# [Problem statement]
Set out exactly, line by line, the stretch of data below that begins at the line containing "default: begin" and ends at the line containing "export PLATFORM = sky130hd", with both ends kept.

[[ Excerpted data, beginning ]]

### src/rtl/retire_monitor_pkg.sv
// Shared constants, FSM encoding and retire-record helpers for the retire trace monitor.
package retire_monitor_pkg;

    localparam int unsigned ADDRESS_BITS_DEF = 20;
    localparam int unsigned DATA_WIDTH_DEF   = 32;
    localparam int unsigned RECORD_WIDTH     = ADDRESS_BITS_DEF + DATA_WIDTH_DEF;

    localparam logic [31:0] NOP_INSN_DEF = 32'h0000_0013;

    typedef enum logic [1:0] {
        ST_IDLE = 2'd0,
        ST_RUN  = 2'd1,
        ST_DONE = 2'd2
    } mon_state_t;

    typedef struct packed {
        logic [ADDRESS_BITS_DEF-1:0] pc;
        logic [DATA_WIDTH_DEF-1:0]   instruction;
    } trace_record_t;

    // Record layout is {pc, instruction} with the PC in the upper bits.
    function automatic logic [RECORD_WIDTH-1:0] pack_record(
        input logic [ADDRESS_BITS_DEF-1:0] pc,
        input logic [DATA_WIDTH_DEF-1:0]   instruction
    );
        trace_record_t rec;
        rec.pc          = pc;
        rec.instruction = instruction;
        return rec;
    endfunction

    function automatic trace_record_t unpack_record(input logic [RECORD_WIDTH-1:0] bits);
        return trace_record_t'(bits);
    endfunction

endpackage

### src/rtl/retire_trace_monitor_fifo.sv
// Synchronous FIFO with a registered head word; a push into an empty FIFO is visible the next cycle.
module trace_fifo #(
    parameter int unsigned WIDTH = 52,
    parameter int unsigned DEPTH = 8,
    localparam int unsigned CNT_W = $clog2(DEPTH + 1)
) (
    input  logic             clock,
    input  logic             reset,
    input  logic             push,
    input  logic             pop,
    input  logic [WIDTH-1:0] din,
    output logic [WIDTH-1:0] dout,
    output logic             valid,
    output logic             full_c,
    output logic             empty_c,
    output logic [CNT_W-1:0] count
);

    localparam int unsigned PTR_W = $clog2(DEPTH);

    logic [WIDTH-1:0] mem [DEPTH];
    logic [PTR_W-1:0] wr_ptr;
    logic [PTR_W-1:0] rd_ptr;
    logic [PTR_W-1:0] rd_next_c;
    logic             do_push_c;
    logic             do_pop_c;
    logic [CNT_W-1:0] kept_c;
    logic [CNT_W-1:0] count_next_c;

    // A full FIFO still accepts a push when the head is popped in the same cycle.
    always_comb begin
        full_c       = (count == CNT_W'(DEPTH));
        empty_c      = (count == '0);
        do_pop_c     = pop && !empty_c;
        do_push_c    = push && (!full_c || do_pop_c);
        kept_c       = count - CNT_W'(do_pop_c);
        count_next_c = kept_c + CNT_W'(do_push_c);
        rd_next_c    = rd_ptr + PTR_W'(do_pop_c);
    end

    always_ff @(posedge clock) begin
        if (do_push_c) begin
            mem[wr_ptr] <= din;
        end
    end

    // Head word bypasses storage when the incoming record becomes the only entry.
    always_ff @(posedge clock) begin
        if (reset) begin
            wr_ptr <= '0;
            rd_ptr <= '0;
            count  <= '0;
            valid  <= 1'b0;
            dout   <= '0;
        end else begin
            if (do_push_c) begin
                wr_ptr <= wr_ptr + PTR_W'(1);
            end
            rd_ptr <= rd_next_c;
            count  <= count_next_c;
            valid  <= (count_next_c != '0);
            if (count_next_c != '0) begin
                dout <= (kept_c == '0) ? din : mem[rd_next_c];
            end
        end
    end

endmodule

### src/rtl/retire_trace_monitor.sv
// Shadows the core's ID/EX, EX/MEM and MEM/WB stages to rebuild the retire stream,
// counts run statistics and queues retire records for a trace consumer.
module retire_trace_monitor
    import retire_monitor_pkg::*;
#(
    parameter int unsigned ADDRESS_BITS = ADDRESS_BITS_DEF,
    parameter int unsigned DATA_WIDTH   = DATA_WIDTH_DEF,
    parameter int unsigned FIFO_DEPTH   = 8,
    parameter logic [DATA_WIDTH-1:0] NOP_INSN = DATA_WIDTH'(NOP_INSN_DEF)
) (
    input  logic                    clock,
    input  logic                    reset,
    input  logic                    start,
    input  logic [ADDRESS_BITS-1:0] end_pc,
    input  logic [DATA_WIDTH-1:0]   ifid_instruction,
    input  logic [ADDRESS_BITS-1:0] ifid_pc,
    input  logic                    ifid_valid,
    input  logic                    stall,
    input  logic                    flush,
    output logic                    trace_valid,
    input  logic                    trace_ready,
    output logic [ADDRESS_BITS-1:0] trace_pc,
    output logic [DATA_WIDTH-1:0]   trace_instruction,
    output logic [31:0]             cycle_count,
    output logic [31:0]             instret_count,
    output logic [31:0]             bubble_count,
    output logic [15:0]             drop_count,
    output logic                    done
);

    localparam int unsigned REC_W      = ADDRESS_BITS + DATA_WIDTH;
    localparam int unsigned FIFO_CNT_W = $clog2(FIFO_DEPTH + 1);

    logic [DATA_WIDTH-1:0]   idex_insn,  exmem_insn,  memwb_insn;
    logic [ADDRESS_BITS-1:0] idex_pc,    exmem_pc,    memwb_pc;
    logic                    idex_valid, exmem_valid, memwb_valid;

    mon_state_t state;

    logic                  push_c;
    logic                  pop_c;
    logic                  drop_c;
    logic                  fifo_full_c;
    logic                  fifo_empty_c;
    logic [REC_W-1:0]      fifo_dout;
    logic [FIFO_CNT_W-1:0] fifo_count_unused;

    // Shadow pipeline: runs in every state, mirrors the core's bubble injection.
    always_ff @(posedge clock) begin
        if (reset) begin
            idex_insn   <= NOP_INSN;
            idex_pc     <= '0;
            idex_valid  <= 1'b0;
            exmem_insn  <= NOP_INSN;
            exmem_pc    <= '0;
            exmem_valid <= 1'b0;
            memwb_insn  <= NOP_INSN;
            memwb_pc    <= '0;
            memwb_valid <= 1'b0;
        end else begin
            if (stall || flush) begin
                idex_insn  <= NOP_INSN;
                idex_pc    <= '0;
                idex_valid <= 1'b0;
            end else begin
                idex_insn  <= ifid_instruction;
                idex_pc    <= ifid_pc;
                idex_valid <= ifid_valid;
            end
            if (flush) begin
                exmem_insn  <= NOP_INSN;
                exmem_pc    <= '0;
                exmem_valid <= 1'b0;
            end else begin
                exmem_insn  <= idex_insn;
                exmem_pc    <= idex_pc;
                exmem_valid <= idex_valid;
            end
            memwb_insn  <= exmem_insn;
            memwb_pc    <= exmem_pc;
            memwb_valid <= exmem_valid;
        end
    end

    always_comb begin
        push_c = (state == ST_RUN) && memwb_valid;
        pop_c  = trace_ready && !fifo_empty_c;
        drop_c = push_c && fifo_full_c && !pop_c;
    end

    // Run FSM and statistics; the end-PC record is still counted and pushed on the final edge.
    always_ff @(posedge clock) begin
        if (reset) begin
            state         <= ST_IDLE;
            cycle_count   <= '0;
            instret_count <= '0;
            bubble_count  <= '0;
            drop_count    <= '0;
            done          <= 1'b0;
        end else begin
            case (state)
                ST_IDLE: begin
                    if (start) begin
                        state <= ST_RUN;
                    end
                end
                ST_RUN: begin
                    cycle_count <= cycle_count + 32'd1;
                    if (memwb_valid) begin
                        instret_count <= instret_count + 32'd1;
                        if (memwb_pc == end_pc) begin
                            state <= ST_DONE;
                            done  <= 1'b1;
                        end
                    end else begin
                        bubble_count <= bubble_count + 32'd1;
                    end
                    if (drop_c && (drop_count != 16'hFFFF)) begin
                        drop_count <= drop_count + 16'd1;
                    end
                end
                ST_DONE: begin
                    done <= 1'b1;
                end
                default: begin
                    state <= ST_IDLE;
                end
            endcase
        end
    end

    trace_fifo #(
        .WIDTH (REC_W),
        .DEPTH (FIFO_DEPTH)
    ) u_fifo (
        .clock   (clock),
        .reset   (reset),
        .push    (push_c),
        .pop     (pop_c),
        .din     ({memwb_pc, memwb_insn}),
        .dout    (fifo_dout),
        .valid   (trace_valid),
        .full_c  (fifo_full_c),
        .empty_c (fifo_empty_c),
        .count   (fifo_count_unused)
    );

    assign trace_pc          = fifo_dout[DATA_WIDTH +: ADDRESS_BITS];
    assign trace_instruction = fifo_dout[DATA_WIDTH-1:0];

endmodule
### config.mk
export PLATFORM = sky130hd
export DESIGN_NAME = retire_trace_monitor
export DESIGN_NICKNAME = d
export VERILOG_FILES = /design/src/rtl/retire_monitor_pkg.sv /design/src/rtl/retire_trace_monitor_fifo.sv /design/src/rtl/retire_trace_monitor.sv
export SDC_FILE = /design/constraint.sdc
export NUM_CORES = 1
export LEC_CHECK = 0
export CAP_MARGIN = 0
export CORE_MARGIN = 5
export CORE_UTILIZATION = 57
export CTS_BUF_LIST = sky130_fd_sc_hd__clkbuf_4 sky130_fd_sc_hd__clkbuf_8 sky130_fd_sc_hd__clkbuf_16
export CTS_CLUSTER_SIZE = 20
export DETAILED_ROUTE_END_ITERATION = 8
export GPL_TIMING_DRIVEN = 1
export PLACE_DENSITY = 0.76
export SKIP_LAST_GASP = 1
export SLEW_MARGIN = 20
export SYNTH_ARGS = -nofsm -noshare
export SYNTH_HDL_FRONTEND = slang
export SYNTH_SLANG_ARGS = --single-unit
### constraint.sdc
create_clock -name clock -period 7.3 [get_ports clock]
set_clock_uncertainty 0.05 [all_clocks]
set_input_delay 0.73 -clock clock [delete_from_list [all_inputs] [get_ports clock]]
set_output_delay 0.73 -clock clock [all_outputs]
set_load 0.005 [all_outputs]
==> impl.org <==
** Yosys
- Of the post-synthesis cell area, the dominant cell type holds 0.444.
- Combinational family with the most area after synthesis :: multiplexers
- Largest cells by area after synthesis :: sky130_fd_sc_hd__edfxtp_1, sky130_fd_sc_hd__dfxtp_1, sky130_fd_sc_hd__mux4_2
- The most used flip-flop cell after synthesis is sky130_fd_sc_hd__edfxtp_1.
- Simple-gate area share of the yosys netlist :: 0.109
- Yosys mapped a number of flops with a built-in enable equal to 416.
- Of the total synthesized cell area, the portion taken by full adders, half adders and majority gates is 0.00489.
- Net count of the mapped netlist :: 1,962
- Averaged over all synthesized cells, the footprint is 15.0 µm².
- The share of the Yosys chip area taken by registers is 0.684.
- After synthesis, the netlist uses 45 different library cells.
- The cell count after synthesis came out at 1,872.
- Synth Register Bits :: 753
- Cell taking the most area after synthesis :: sky130_fd_sc_hd__edfxtp_1
- In the synthesized netlist, the cells that appear most often are sky130_fd_sc_hd__edfxtp_1, sky130_fd_sc_hd__dfxtp_1, sky130_fd_sc_hd__nor2_1, sky130_fd_sc_hd__and2_1, sky130_fd_sc_hd__mux4_2.
- Proportion of synthesized area in mux cells :: 0.124
- In the post-synthesis netlist, the cell with the most instances is sky130_fd_sc_hd__edfxtp_1.
- The Yosys step of the flow raised 0 warnings.
- Post-synthesis xor/xnor area fraction :: 0.0388
- Share of synthesized registers carrying an async set or reset :: 0
- Compound-gate portion of the synthesized area :: 0.0219
- Summing every instance area after synthesis gives 28,100 µm².

** Placement
- Final Wtd Congestion :: 0.853
- Post-placement cell count :: 2,704
- Detailed-placement wirelength estimate :: 37,000 µm
- Number of buffers inserted by port buffering :: about 240

** Setup path
- Worst path top cell family by delay :: adder cells
- The worst setup path is launched from a flip-flop.
- Along the worst path, the maximum fanout reaches 71.
- Data arrival time at the worst-slack endpoint :: 4.30 ns
- Critical Path Slowest Stage Cell :: sky130_fd_sc_hd__ha_4
- The startpoint identified for the worst register-to-register timing path is u_fifo.count[1].
- Most prevalent standard cell on the critical path :: sky130_fd_sc_hd__ha_4
- Worst endpoint required time :: 7.65 ns
- Cell chain of the critical path :: o41a_1 -> ha_4 -> ha_4 -> buf_4 -> mux4_2 -> mux2_2 -> mux2i_1 -> a221oi_1
- Critical path type :: flip-flop to flip-flop
- For this run, the slowest stage of the critical path takes 0.97 ns.
- Timing startpoint of the critical path :: u_fifo.count[1]
- Critical path capture point type :: flip-flop
- Buffers plus inverters on the worst setup path :: 1

** Layout
- Area growth, synth to finish :: 20.3%
- Net total in the final layout :: between 2,000 and 2,500
- Ratio of cells with drive above 1 in the final layout :: 0.158
- Multi-input combinational cell area :: between 8000 and 9000 µm²
- Post-route non-filler standard cell count :: between 2,000 and 3,000
- Across the whole layout, storage elements account for 19,200 µm².
- Final core utilization :: 0.693
- Filler Cells Inserted :: 3,277

** Clocking
- Number of buffers inserted by post-CTS setup repair :: 0
- Post-cts repair resize count :: 0
- Clock Tree Buf Depth :: 3
- Clock-pin slew was measured on the worst setup and hold paths at 0.06 ns.
- The H-tree was split into 3 levels.
- Number of buffers created by CTS :: between 70 and 80
- The later pin in the worst-skew pair is clocked with a latency of 0.60 ns.
- Clock tree synthesis found a total of approximately 750 sinks.
- Hold buffers post-CTS :: 0
- TritonCTS clock tree :: yes
- CTS Root Cell :: sky130_fd_sc_hd__clkbuf_16

** Timing
- For the pin with the worst max-slew slack, the measured transition is 1.19 ns.
- Accumulated negative setup slack :: 0 ns
- The max-slew violation count was 0.
- The number of failing hold endpoints at the final stage is 0.
- Setup violations remaining at the end of the flow were counted as 0.
- Fmax :: 0.253 GHz
- Post-route minimum period :: ~4 ns
- Setup repair after global routing left no endpoint under its margin.
- Dividing the final minimum period by the clock period gives 0.541.
- Max transition margin :: 0.207

** Route
- For this block, the initial DRC count from the detailed router was 1,188.
- Total Routed Length :: 63,900 µm
- Routed vias :: 16,400
- DR DRC count :: 0
- Via density :: just under 6
- After detailed routing, the average wire length per cell comes to 22.4 µm.
- First-pass iteration count of the detailed router :: 5
- In this run the remaining antenna-violating nets after routing total 0.

** GRT
- The number of global-route vias before repair came to 17,000.
- Largest net degree at the start of global routing :: about 160
- The number of antenna violations at the first check in global routing came to 6.
- In the global route stage, overall resource usage came out at 0.236.
- The first global-routing pass estimated 98,200 µm of wire.
- Total gr overflow :: 0

** Pwr
- Net switching component of the power :: between 3 and 4 mW
- Cell area power density :: 332 nW/µm²
- The internal portion of the total power is 8.09 mW.
- Static leakage :: 11.7 nW
- Combinational Power Share :: 0.244
- Part of the power in registers :: 0.416
- IR analysis of the VDD net gives a maximum drop of 374 µV.
- Of the total power, the share spent switching nets is 0.279.
- Clock power frac :: 0.340

** Worst hold path
- The startpoint identified for the worst hold timing path is idex_insn[0].
- Worst hold path type :: flip-flop to flip-flop

** Die
- Die height :: roughly 230 µm
- The die covers 53,900 µm².
- Row count :: 81
- Pin placement for this block handled 245 I/O pins.
- From left edge to right edge, the die measures 232 µm.
- In this run the standard cell core region covers 48,800 µm².
- The initial utilization of the core area, before any placement, comes to 0.576.

** Outcome
- The flow ran to the end, and the final reports show no timing, DRC or antenna violations.

** Job
- Number of maximum-capacitance constraint violations :: 0
[routing by layer]
| metal | track usage | up-vias | share of wire |
|---|---|---|---|
| met5 | 0 | - | 0.00042 |
| met1 | 0.315 | 8278 | 0.41 |
| met4 | 0.0785 | 4 | 0.028 |
| li1 | - | 7432 | - |
| met3 | 0.0547 | 126 | 0.069 |
| met2 | 0.389 | 588 | 0.50 |
[metrics by stage]
step                instance area (µm²)  hold slack, ns  worst slack (ns)  total power [mW]
floorplan                         28100           0.334             0.752              6.66
global placement                  31300           0.338              3.00              7.42
detailed placement                31300           0.338              2.92              7.47
CTS                               33800           0.350              3.39              11.3
finish                            33900           0.348              3.35              11.2
global route                      33800           0.366              3.27              11.7
[worst register-to-register path, cell delays in order (launching register included)]
cell	delay [ns]
sky130_fd_sc_hd__dfxtp_1	0.34
sky130_fd_sc_hd__o41a_1	0.50
sky130_fd_sc_hd__ha_4	0.20
sky130_fd_sc_hd__ha_4	0.97
sky130_fd_sc_hd__buf_4	0.68
sky130_fd_sc_hd__mux4_2	0.44
sky130_fd_sc_hd__mux2_2	0.29
sky130_fd_sc_hd__mux2i_1	0.16
sky130_fd_sc_hd__a221oi_1	0.13
[path summary, 6_finish.rpt]
kind	endpoint	cells past startpoint	slack [ns]
max	u_fifo.dout[8]	8	3.35
min	exmem_insn[0]	1	0.35
max reg2reg	u_fifo.dout[8]	8	3.35
min reg2reg	exmem_insn[0]	1	0.35
[cells in the final DEF (no fill, tap or decap), drive strengths merged, types with 55 or more instances in the layout]
master / Yosys / layout
edfxtp: 416 / 416
dfxtp: 337 / 337
clkdlybuf4s50: 0 / 243
nor2: 176 / 176
and2: 108 / 108
mux4: 104 / 104
clkbuf: 69 / 104
xor2: 70 / 70
nor2b: 59 / 59
mux2i: 55 / 55
[power by group through the flow]
stage,Clock [mW],Sequential [mW],Combinational [mW]
final,3.82,4.67,2.74
after global routing,4.09,4.67,2.93
after CTS,3.89,4.67,2.74
after detailed placement,0,4.76,2.72
after global placement,0,4.76,2.66
after floorplan,0,4.72,1.94
[kinds of logic after synthesis]
family          Yosys count
mux                     212
xor+xnor                123
buf+inv                 116
simple gates            575
fa+ha+maj                11
flops                   753
compound gates           82
[layout make-up]
type                       count  share of cell area
inverter                      16             0.00177
timing repair buffer         269              0.0791
tap                          664              0.0245
multi-input combinational   1003               0.252
clock buffer                 103              0.0649
sequential                   753               0.568
antenna                        4            0.000296
clock inverter                36             0.00920
[sequential cells by signal, summed over array words and instances (netlist names), 32 cells and up]
name           count
u_fifo.dout       52
memwb_insn        32
cycle_count       32
idex_insn         32
u_fifo.mem       416
bubble_count      32
exmem_insn        32
instret_count     32
No activity file was read; power rests on OpenSTA's default activity.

[[ Excerpted data, end ]]

# [Response to the exercise]
                default: begin
                    state <= ST_IDLE;
                end
            endcase
        end
    end

    trace_fifo #(
        .WIDTH (REC_W),
        .DEPTH (FIFO_DEPTH)
    ) u_fifo (
        .clock   (clock),
        .reset   (reset),
        .push    (push_c),
        .pop     (pop_c),
        .din     ({memwb_pc, memwb_insn}),
        .dout    (fifo_dout),
        .valid   (trace_valid),
        .full_c  (fifo_full_c),
        .empty_c (fifo_empty_c),
        .count   (fifo_count_unused)
    );

    assign trace_pc          = fifo_dout[DATA_WIDTH +: ADDRESS_BITS];
    assign trace_instruction = fifo_dout[DATA_WIDTH-1:0];

endmodule
### config.mk
export PLATFORM = sky130hd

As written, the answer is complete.